In the last briefing we looked at what constituted
a Pay Systems Review.
The only way in which an employer can determine
this is to carry out an equal pay audit. This will reveal the
nature and extent of any gender pay inequalities. Action can then
be planned and implemented to remedy any inequalities.
This briefing moves to the next step of the process
of determining whether inequalities exist in pay systems.
The Equal Pay Taskforce – an independent body made
up of senior representatives from industry, trade unions, the
civil service and the public sector, as well as experts in pay
equality and gender issues – was established by the Equal Opportunities
Commission.
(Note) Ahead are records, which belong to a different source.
==> src/tbc_regs.svh <==
// Constants for the trigger and break controller: widths, mode codes, reset values and depths.
// Assumes inclusion by bare name from the package, checker, core model and bench files; holds definitions only.
`ifndef TBC_REGS_SVH
`define TBC_REGS_SVH

// ****************************************************************
// Trigger-mode codes (four-bit field of the trigger control word)
// ****************************************************************
`define TBC_MODE_A_ONLY      4'h0
`define TBC_MODE_A_OR_B      4'h1
`define TBC_MODE_A_THEN_B    4'h2
`define TBC_MODE_EVENT_B     4'h3
`define TBC_MODE_A_THEN_EV_B 4'h4
`define TBC_MODE_A_AND_B     4'h5
`define TBC_MODE_A_AND_NOT_B 4'h6
`define TBC_MODE_INSIDE      4'h7
`define TBC_MODE_OUTSIDE     4'h8

// ****************************************************************
// FIFO geometry and reset values
// ****************************************************************
`define TBC_FIFO_DEPTH 4'h8
`define TBC_FIFO_AW    3
`define TBC_CNT_RESET  4'h0
`define TBC_WORD_W     17
`define TBC_COF_DEC    17'h00002

`endif

==> src/tbc_pkg.sv <==
// Types shared by the trigger and break controller and its capture memory.
// Assumes tbc_regs.svh is on the include path.
`include "tbc_regs.svh"

package tbc_pkg;

    // Control bits that software sets up before a run.
    typedef struct packed {
        logic module_enable;          // Enables arming, triggering and capture.
        logic arm_request;            // Request to arm the run.
        logic capture_after_trigger;  // Begin-type run when set.
        logic opcode_qualify_sel;     // Qualify matches with opcode tracking.
        logic break_enable;           // Allow CPU break requests.
        logic tag_break_sel;          // Tag-type break when set, force-type when clear.
        logic read_write_enable_a;    // Enables read/write selection in full modes.
        logic read_write_a;           // Read when set, write when clear.
        logic [3:0] trigger_mode;     // Trigger mode code.
    } tbc_ctrl_t;

    // Raw comparator and opcode-tracking inputs for one bus cycle.
    typedef struct packed {
        logic match_a;                // Comparator A raw match.
        logic match_b_read;           // Comparator B match against read data.
        logic match_b_write;          // Comparator B match against write data.
        logic match_b_addr;           // Comparator B match against the address bus.
        logic opcode_a;               // Opcode at A's address executed.
        logic opcode_b;               // Opcode at B's address executed.
        logic is_write;               // Current bus cycle is a write.
    } tbc_match_t;

    // Run state; Gray codes along idle, armed, capturing.
    typedef enum logic [1:0] {
        TBC_IDLE    = 2'b00,
        TBC_ARMED   = 2'b01,
        TBC_CAPTURE = 2'b11
    } tbc_state_t;

endpackage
It spent over a year examining the current position
on equal pay and made 5 clear recommendations about how the matter
should be taken forward if equal pay between men and women was
to be eliminated in 8 years.
A key recommendation was the need for the current
Equal Pay legislation to be amended to require employers to carry
out regular equal pay audits. Current legislation only allows
for a voluntary pay review. As many employees are reluctant at
present to commit themselves to such reviews the onus is on trade
unions to press for them to take place. They proposed a two stage
pay review process.
If an employer is persuaded to undertake an audit
there are two stages which need to be followed.
Stage One is a Pay System Equality Check. The purpose
of the Stage One Review is to provide a simple, speedy check to
enable employers to begin to establish whether they have a gender
pay gap. It is essential that employers complete this Stage One
Review unless they can show they have already completed a full
systems pay review in line with the EOC's Code of Practice. This
Code of Practice is currently being revised to bring it up-to-date
and provide information in plain English. Further info from the
Overleaf is a suggested model for a Stage One Review.
For those employers who have identified a gender
pay gap as part of a Stage One Review a more detailed Stage Two
Equal Pay Review should follow. Details of Stage Two will appear
in a future briefing.
Pay System Equality Check
Answer the following questions:
- Does your organisation have a stated policy on equal pay4?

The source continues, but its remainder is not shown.